Frequently asked questions

Does Propertybase have its own API separate from Salesforce?

No. Propertybase has no standalone API. It is a package of custom Salesforce objects installed inside a Salesforce org, so all API access goes through the Salesforce REST API using Salesforce OAuth 2.0 and SOQL. When you connect FlutterFlow to 'Propertybase,' you are connecting to Salesforce and querying pb__Listing__c and related objects.

Can I put the Salesforce access token in a FlutterFlow App Value or API Call variable?

No — this would be a serious security risk. FlutterFlow compiles to Dart code that runs on users' devices. Any value placed in an API Call header or App Value is embedded in the compiled binary and can be extracted by decompiling the app. The Salesforce Consumer Key and Consumer Secret must live exclusively in a Firebase Cloud Function or Supabase Edge Function, never in the client app.

Why does my SOQL query return only 2,000 records even though there are more?
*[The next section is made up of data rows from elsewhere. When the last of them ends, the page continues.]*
==> config.mk <==
export PLATFORM = sky130hd
export DESIGN_NAME = dtcr_timer
export DESIGN_NICKNAME = d
export VERILOG_FILES = /design/src/dtcr_timer.v
export VERILOG_INCLUDE_DIRS = /design/src /design/src/src
export SDC_FILE = /design/constraint.sdc
export NUM_CORES = 1
export LEC_CHECK = 0
export BUFFER_PORTS_ARGS = -buffer_cell sky130_fd_sc_hd__buf_2
export CAP_MARGIN = 0
export CORE_ASPECT_RATIO = 0.7
export CORE_MARGIN = 5
export CORE_UTILIZATION = 40
export DETAILED_ROUTE_END_ITERATION = 7
export GPL_TIMING_DRIVEN = 0
export PLACE_DENSITY = 0.57
export SETUP_SLACK_MARGIN = 0.15
export SYNTH_ARGS = -nofsm -noshare
export SYNTH_HDL_FRONTEND = slang
export SYNTH_SLANG_ARGS = --single-unit
==> constraint.sdc <==
create_clock -name clk_i -period 2.92 [get_ports clk_i]
set_clock_uncertainty 0.05 [all_clocks]
set_input_delay 0.438 -clock clk_i [delete_from_list [all_inputs] [get_ports clk_i]]
set_output_delay 0.438 -clock clk_i [all_outputs]
set_load 0.05 [all_outputs]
Salesforce enforces a hard 2,000-record cap per SOQL query and truncates results silently (no error is raised). You must use LIMIT and OFFSET pagination in your query to retrieve records in batches. For very large record sets, use keyset pagination (WHERE Id > 'last_id') rather than OFFSET because OFFSET performance degrades on large datasets.

What Salesforce edition do I need to use the API?
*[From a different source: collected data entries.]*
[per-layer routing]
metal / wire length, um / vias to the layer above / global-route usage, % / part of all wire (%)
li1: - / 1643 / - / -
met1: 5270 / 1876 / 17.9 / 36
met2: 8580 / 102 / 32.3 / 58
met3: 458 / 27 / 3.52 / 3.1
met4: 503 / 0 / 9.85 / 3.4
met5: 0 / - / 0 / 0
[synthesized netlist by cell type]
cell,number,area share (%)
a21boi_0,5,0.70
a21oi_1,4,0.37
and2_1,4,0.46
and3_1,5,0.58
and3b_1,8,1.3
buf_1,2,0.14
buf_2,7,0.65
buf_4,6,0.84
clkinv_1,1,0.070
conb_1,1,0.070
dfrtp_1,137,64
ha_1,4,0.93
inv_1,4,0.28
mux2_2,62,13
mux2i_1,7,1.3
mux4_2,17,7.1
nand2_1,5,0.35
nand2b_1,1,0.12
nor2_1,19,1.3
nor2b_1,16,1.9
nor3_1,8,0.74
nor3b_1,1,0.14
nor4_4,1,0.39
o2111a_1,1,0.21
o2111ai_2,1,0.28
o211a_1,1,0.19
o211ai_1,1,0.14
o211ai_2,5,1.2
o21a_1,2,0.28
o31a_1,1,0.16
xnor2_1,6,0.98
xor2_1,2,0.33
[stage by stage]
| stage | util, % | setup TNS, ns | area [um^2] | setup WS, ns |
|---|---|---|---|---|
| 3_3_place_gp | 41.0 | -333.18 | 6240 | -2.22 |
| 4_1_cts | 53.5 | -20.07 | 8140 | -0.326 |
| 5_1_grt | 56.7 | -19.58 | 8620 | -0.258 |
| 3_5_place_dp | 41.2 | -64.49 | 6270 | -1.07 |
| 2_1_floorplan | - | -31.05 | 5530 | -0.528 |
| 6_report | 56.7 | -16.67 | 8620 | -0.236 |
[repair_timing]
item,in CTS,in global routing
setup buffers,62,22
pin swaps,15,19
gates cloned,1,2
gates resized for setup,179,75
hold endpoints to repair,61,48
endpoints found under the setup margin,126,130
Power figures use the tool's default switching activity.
API access requires Salesforce Enterprise Edition or higher (or a Developer Edition org for testing). Professional Edition does not include API access by default. Check with your Propertybase account manager which Salesforce edition your Propertybase contract includes, as this determines your available API call limits and which objects are accessible.

Why do I get INVALID_TYPE errors on pb__ objects when my SOQL looks correct?
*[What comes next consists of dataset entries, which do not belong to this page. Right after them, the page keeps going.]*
### config.mk
export PLATFORM = sky130hd
export DESIGN_NAME = mid_core
export DESIGN_NICKNAME = d
export VERILOG_FILES = /design/src/mid_pkg.sv /design/src/mid_core.sv /design/src/mid_alu.sv
export VERILOG_INCLUDE_DIRS = /design/src
export SDC_FILE = /design/constraint.sdc
export NUM_CORES = 1
export LEC_CHECK = 0
export BUFFER_PORTS_ARGS = -buffer_cell sky130_fd_sc_hd__buf_2
export CORE_MARGIN = 4
export CORE_UTILIZATION = 60
export CTS_BUF_LIST = sky130_fd_sc_hd__clkbuf_8
export CTS_CLUSTER_DIAMETER = 60
export DETAILED_ROUTE_END_ITERATION = 7
export GPL_ROUTABILITY_DRIVEN = 0
export GPL_TIMING_DRIVEN = 1
export PLACE_DENSITY = 0.8
export SKIP_CTS_REPAIR_TIMING = 1
export SYNTH_ARGS = -nofsm -noshare
export SYNTH_HDL_FRONTEND = slang
export SYNTH_SLANG_ARGS = --single-unit
### constraint.sdc
create_clock -name clk -period 3.96 [get_ports clk]
set_input_delay 0.594 -clock clk [delete_from_list [all_inputs] [get_ports clk]]
set_output_delay 0.594 -clock clk [all_outputs]
set_load 0.005 [all_outputs]
### src/mid_regs.svh
// control register offsets, field positions, reset values
// assumes an 8-bit register-file address space shared with the core
`ifndef MID_REGS_SVH
`define MID_REGS_SVH

// control register offsets in the register file
`define MID_OFF_IMASK 8'hfb
`define MID_OFF_FLAGS 8'hfc
`define MID_OFF_WPTR 8'hfd
`define MID_OFF_SP_HI 8'hfe
`define MID_OFF_SP_LO 8'hff

// field positions
`define MID_IMASK_GLOBAL 3'd7
`define MID_LO_JR 4'hb
`define MID_LO_JP 4'hd
`define MID_LO_INC 4'he

// reset values
`define MID_RST_IMASK 8'h00
`define MID_RST_FLAGS 8'h00
`define MID_RST_WPTR 8'h00
`define MID_RST_SP 16'h0000

`endif

### src/mid_pkg.sv
// types shared by the decode/flag core and its arithmetic unit
// assumes mid_regs.svh carries the numeric constants
package mid_pkg;

    // status flag byte, carry in the top bit
    typedef struct packed {
        logic c;
        logic z;
        logic s;
        logic v;
        logic d;
        logic h;
        logic [1:0] user;
    } mid_flags_t;

    typedef enum logic [3:0] {
        MID_OP_NONE, MID_OP_ADD, MID_OP_ADC, MID_OP_SUB, MID_OP_SBC, MID_OP_CP,
        MID_OP_OR, MID_OP_AND, MID_OP_XOR, MID_OP_COM, MID_OP_INC
    } mid_aluop_t;

    // byte result and the flags it produces
    typedef struct packed {
        logic [7:0] res;
        logic c;
        logic z;
        logic s;
        logic v;
        logic h;
    } mid_alu_t;

    // whole state of the decode core
    typedef struct packed {
        logic [7:0] imask;
        mid_flags_t flags;
        logic [7:0] wptr;
        logic [15:0] sp;
        logic [7:0] rdata;
        logic [7:0] res;
        logic res_we;
        logic [15:0] word;
        logic word_we;
        logic [15:0] pc;
        logic pc_load;
        logic [7:0] stk_wdata;
        logic [15:0] stk_waddr;
        logic stk_we;
        logic autoinc;
    } mid_state_t;

endpackage

### src/mid_core.sv
// instruction decode, condition evaluation and flag update core
// assumes one decoded instruction per ins_valid cycle with its operands
// already fetched, and the stack byte at stk_addr presented on stk_rdata
//
// Our own choice: the address-and-strobe port.
`timescale 1ns/1ns
`default_nettype none
`include "mid_regs.svh"

module mid_core (
    // clock and reset
    input wire logic clk,
    input wire logic nrst,
    // register port
    input wire logic [7:0] reg_addr,
    input wire logic [7:0] reg_wdata,
    input wire logic reg_wr,
    input wire logic reg_rd,
    output logic [7:0] reg_rdata,
    // instruction stream
    input wire logic ins_valid,
    input wire logic [7:0] ins_opcode,
    input wire logic [7:0] ins_dst,
    input wire logic [7:0] ins_src,
    input wire logic [15:0] ins_word,
    input wire logic [15:0] ins_pc,
    // stack memory
    input wire logic [7:0] stk_rdata,
    output logic [15:0] stk_addr,
    output logic [15:0] stk_waddr,
    output logic [7:0] stk_wdata,
    output logic stk_we,
    // results
    output logic [7:0] res_data,
    output logic res_we,
    output logic [15:0] word_data,
    output logic word_we,
    output logic [15:0] pc_next,
    output logic pc_load,
    output logic autoinc
);

    mid_pkg::mid_state_t s_r;
    mid_pkg::mid_state_t s_nxt;
    mid_pkg::mid_aluop_t alu_op;
    mid_pkg::mid_alu_t alu_out;
    logic [3:0] hi;
    logic [3:0] lo;
    logic fam;
    logic [15:0] wsum;

    ////////////////////////////////////////////////////////////////////////
    // condition field evaluation, shared by relative and absolute jumps
    function automatic logic cond_true(input logic [3:0] cc, input mid_pkg::mid_flags_t f);
        logic sv;
        sv = f.s ^ f.v;
        case (cc)
            4'b1000: cond_true = 1'b1;
            4'b0000: cond_true = 1'b0;
            4'b0111: cond_true = f.c;
            4'b1111: cond_true = !f.c;
            4'b0110: cond_true = f.z;
            4'b1110: cond_true = !f.z;
            4'b0101: cond_true = f.s;
            4'b1101: cond_true = !f.s;
            4'b0100: cond_true = f.v;
            4'b1100: cond_true = !f.v;
            4'b1001: cond_true = !sv;
            4'b0001: cond_true = sv;
            4'b1010: cond_true = !(f.z | sv);
            4'b0010: cond_true = f.z | sv;
            4'b1011: cond_true = !f.c && !f.z;
            4'b0011: cond_true = f.c | f.z;
            default: cond_true = 1'b0;
        endcase
    endfunction

    ////////////////////////////////////////////////////////////////////////
    // operation select; two-operand families share lower nibbles 2 to 7
    assign hi = ins_opcode[7:4];
    assign lo = ins_opcode[3:0];
    assign fam = (lo >= 4'h2) && (lo <= 4'h7) && (hi <= 4'h5 || hi == 4'ha || hi == 4'hb);

    always_comb
    begin
        alu_op = mid_pkg::MID_OP_NONE;
        if (fam)
        begin
            case (hi)
                4'h0: alu_op = mid_pkg::MID_OP_ADD;
                4'h1: alu_op = mid_pkg::MID_OP_ADC;
                4'h2: alu_op = mid_pkg::MID_OP_SUB;
                4'h3: alu_op = mid_pkg::MID_OP_SBC;
                4'h4: alu_op = mid_pkg::MID_OP_OR;
                4'h5: alu_op = mid_pkg::MID_OP_AND;
                4'ha: alu_op = mid_pkg::MID_OP_CP;
                4'hb: alu_op = mid_pkg::MID_OP_XOR;
                default: alu_op = mid_pkg::MID_OP_NONE;
            endcase
        end
        else if (ins_opcode == 8'h60 || ins_opcode == 8'h61)
            alu_op = mid_pkg::MID_OP_COM;
        else if (ins_opcode == 8'h20 || ins_opcode == 8'h21 || lo == `MID_LO_INC)
            alu_op = mid_pkg::MID_OP_INC;
    end

    mid_alu u_alu (
        .op(alu_op),
        .a(ins_dst),
        .b(ins_src),
        .cin(s_r.flags.c),
        .out(alu_out)
    );

    // word increment or decrement on a register pair
    assign wsum = (hi == 4'h8) ? ins_word - 16'h0001 : ins_word + 16'h0001;

    ////////////////////////////////////////////////////////////////////////
    // next state: register port first, then an instruction in the same
    // cycle overrides it, so software cannot tear a flag update
    always_comb
    begin
        s_nxt = s_r;
        s_nxt.rdata = 8'h00;
        s_nxt.res_we = 1'b0;
        s_nxt.word_we = 1'b0;
        s_nxt.pc_load = 1'b0;
        s_nxt.stk_we = 1'b0;
        s_nxt.autoinc = 1'b0;
        // register port; unmapped reads return zero
        if (reg_rd)
        begin
            case (reg_addr)
                `MID_OFF_IMASK: s_nxt.rdata = s_r.imask;
                `MID_OFF_FLAGS: s_nxt.rdata = s_r.flags;
                `MID_OFF_WPTR: s_nxt.rdata = s_r.wptr;
                `MID_OFF_SP_HI: s_nxt.rdata = s_r.sp[15:8];
                `MID_OFF_SP_LO: s_nxt.rdata = s_r.sp[7:0];
                default: s_nxt.rdata = 8'h00;
            endcase
        end
        if (reg_wr)
        begin
            case (reg_addr)
                `MID_OFF_IMASK: s_nxt.imask = reg_wdata;
                `MID_OFF_FLAGS: s_nxt.flags = reg_wdata;
                `MID_OFF_WPTR: s_nxt.wptr = reg_wdata;
                `MID_OFF_SP_HI: s_nxt.sp[15:8] = reg_wdata;
                `MID_OFF_SP_LO: s_nxt.sp[7:0] = reg_wdata;
                default: s_nxt.rdata = s_nxt.rdata;
            endcase
        end
        if (ins_valid && fam)
        begin
            // compare and the arithmetic families touch carry; every family writes overflow
            s_nxt.flags.z = alu_out.z;
            s_nxt.flags.s = alu_out.s;
            s_nxt.flags.v = alu_out.v; // logic forms give zero
            if (hi <= 4'h3 || hi == 4'ha)
                s_nxt.flags.c = alu_out.c;
            if (hi <= 4'h3)
            begin
                s_nxt.flags.h = alu_out.h;
                s_nxt.flags.d = hi[1]; // clear for add, set for subtract
            end
            s_nxt.res = alu_out.res;
            s_nxt.res_we = (hi != 4'ha); // compare leaves destination
        end
        else if (ins_valid)
        begin
            case (ins_opcode)
                8'h31: s_nxt.wptr = ins_src;
                8'h8f: s_nxt.imask[`MID_IMASK_GLOBAL] = 1'b0;
                8'h9f: s_nxt.imask[`MID_IMASK_GLOBAL] = 1'b1;
                8'hbf:
                begin
                    // return pops flags, then the saved program counter
                    s_nxt.imask[`MID_IMASK_GLOBAL] = 1'b1;
                    s_nxt.flags = stk_rdata;
                    s_nxt.sp = s_r.sp + 16'h0003;
                    s_nxt.pc = ins_word;
                    s_nxt.pc_load = 1'b1;
                end
                8'h60, 8'h61, 8'h20, 8'h21:
                begin
                    // carry held for complement and increment
                    s_nxt.flags.z = alu_out.z;
                    s_nxt.flags.s = alu_out.s;
                    s_nxt.flags.v = alu_out.v;
                    s_nxt.res = alu_out.res;
                    s_nxt.res_we = 1'b1;
                end
                8'h80, 8'h81, 8'ha0, 8'ha1:
                begin
                    s_nxt.flags.z = (wsum == 16'h0000);
                    s_nxt.flags.s = wsum[15];
                    s_nxt.flags.v = (hi == 4'h8) ? (wsum == 16'h7fff) : (wsum == 16'h8000);
                    s_nxt.word = wsum;
                    s_nxt.word_we = 1'b1;
                end
                8'h50, 8'h51:
                begin
                    s_nxt.res = stk_rdata;
                    s_nxt.res_we = 1'b1;
                    s_nxt.sp = s_r.sp + 16'h0001;
                end
                8'h70, 8'h71:
                begin
                    s_nxt.sp = s_r.sp - 16'h0001;
                    s_nxt.stk_waddr = s_r.sp - 16'h0001;
                    s_nxt.stk_wdata = ins_src;
                    s_nxt.stk_we = 1'b1;
                end
                8'hc3, 8'hd3, 8'h83, 8'h93:
                begin
                    // moved byte travels outside; here only the pointers step
                    s_nxt.res = ins_dst + 8'h01;
                    s_nxt.res_we = 1'b1;
                    s_nxt.word = ins_word + 16'h0001;
                    s_nxt.word_we = 1'b1;
                    s_nxt.autoinc = 1'b1;
                end
                8'hcf: s_nxt.flags.c = 1'b0;
                8'hdf: s_nxt.flags.c = 1'b1;
                8'hef: s_nxt.flags.c = !s_r.flags.c;
                default:
                begin
                    if (lo == `MID_LO_INC)
                    begin
                        s_nxt.flags.z = alu_out.z;
                        s_nxt.flags.s = alu_out.s;
                        s_nxt.flags.v = alu_out.v;
                        s_nxt.res = alu_out.res;
                        s_nxt.res_we = 1'b1;
                    end
                    else if (lo == `MID_LO_JR)
                    begin
                        // displacement is a signed byte, so reach is +127/-128
                        s_nxt.pc = ins_pc + {{8{ins_src[7]}}, ins_src};
                        s_nxt.pc_load = cond_true(hi, s_r.flags);
                    end
                    else if (lo == `MID_LO_JP)
                    begin
                        s_nxt.pc = ins_word;
                        s_nxt.pc_load = cond_true(hi, s_r.flags);
                    end
                    // anything else is taken as no-operation
                end
            endcase
        end
    end

    ////////////////////////////////////////////////////////////////////////
    // state register
    always_ff @(posedge clk or negedge nrst)
    begin
        if (!nrst)
        begin
            s_r <= '0;
            s_r.imask <= `MID_RST_IMASK;
            s_r.flags <= `MID_RST_FLAGS;
            s_r.wptr <= `MID_RST_WPTR;
            s_r.sp <= `MID_RST_SP;
        end
        else
            s_r <= s_nxt;
    end

    // outputs come straight from the state flops
    assign reg_rdata = s_r.rdata;
    assign stk_addr = s_r.sp;
    assign stk_waddr = s_r.stk_waddr;
    assign stk_wdata = s_r.stk_wdata;
    assign stk_we = s_r.stk_we;
    assign res_data = s_r.res;
    assign res_we = s_r.res_we;
    assign word_data = s_r.word;
    assign word_we = s_r.word_we;
    assign pc_next = s_r.pc;
    assign pc_load = s_r.pc_load;
    assign autoinc = s_r.autoinc;
endmodule

`default_nettype wire

### src/mid_alu.sv
// byte arithmetic and logic unit with flag generation
// assumes the caller selects the operation and passes the incoming carry
`timescale 1ns/1ns
`default_nettype none

module mid_alu (
    // operation select
    input wire mid_pkg::mid_aluop_t op,
    // operands
    input wire logic [7:0] a,
    input wire logic [7:0] b,
    input wire logic cin,
    // result and flags
    output mid_pkg::mid_alu_t out
);

    logic [8:0] wide;
    logic [4:0] nib;
    logic cb;

    ////////////////////////////////////////////////////////////////////////
    // one adder/subtractor; borrow shows as carry for the subtract forms
    always_comb
    begin
        cb = (op == mid_pkg::MID_OP_ADC || op == mid_pkg::MID_OP_SBC) ? cin : 1'b0;
        wide = {1'b0, a} + {1'b0, b} + {8'h00, cb};
        nib = {1'b0, a[3:0]} + {1'b0, b[3:0]} + {4'h0, cb};
        out = '0;
        case (op)
            mid_pkg::MID_OP_ADD, mid_pkg::MID_OP_ADC:
            begin
                out.res = wide[7:0];
                out.c = wide[8];
                out.h = nib[4];
                out.v = (a[7] == b[7]) && (wide[7] != a[7]);
            end
            mid_pkg::MID_OP_SUB, mid_pkg::MID_OP_SBC, mid_pkg::MID_OP_CP:
            begin
                wide = {1'b0, a} - {1'b0, b} - {8'h00, cb};
                nib = {1'b0, a[3:0]} - {1'b0, b[3:0]} - {4'h0, cb};
                out.res = wide[7:0];
                out.c = wide[8]; // borrow out
                out.h = nib[4];
                out.v = (a[7] != b[7]) && (wide[7] != a[7]);
            end
            mid_pkg::MID_OP_OR: out.res = a | b;
            mid_pkg::MID_OP_AND: out.res = a & b;
            mid_pkg::MID_OP_XOR: out.res = a ^ b;
            mid_pkg::MID_OP_COM: out.res = ~a;
            mid_pkg::MID_OP_INC:
            begin
                out.res = a + 8'h01;
                out.v = (a == 8'h7f);
            end
            default: out.res = a;
        endcase
        out.z = (out.res == 8'h00);
        out.s = out.res[7];
    end

endmodule

`default_nettype wire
Propertybase custom-object API names vary depending on the Propertybase version installed in your specific Salesforce org. The pb__ prefix is standard, but field names after it can differ. Always verify the exact API names in Salesforce Setup → Object Manager before writing SOQL — a quick search for 'pb' shows all installed Propertybase objects and their confirmed API names.

Can FlutterFlow web builds connect to Salesforce the same way as mobile builds?

Yes, but web builds enforce browser CORS rules. Your Cloud Function must respond to OPTIONS preflight requests with the appropriate Access-Control-Allow-Origin, Access-Control-Allow-Methods, and Access-Control-Allow-Headers response headers. Native iOS and Android builds do not enforce CORS, so you may encounter issues only when testing on FlutterFlow's web Run mode.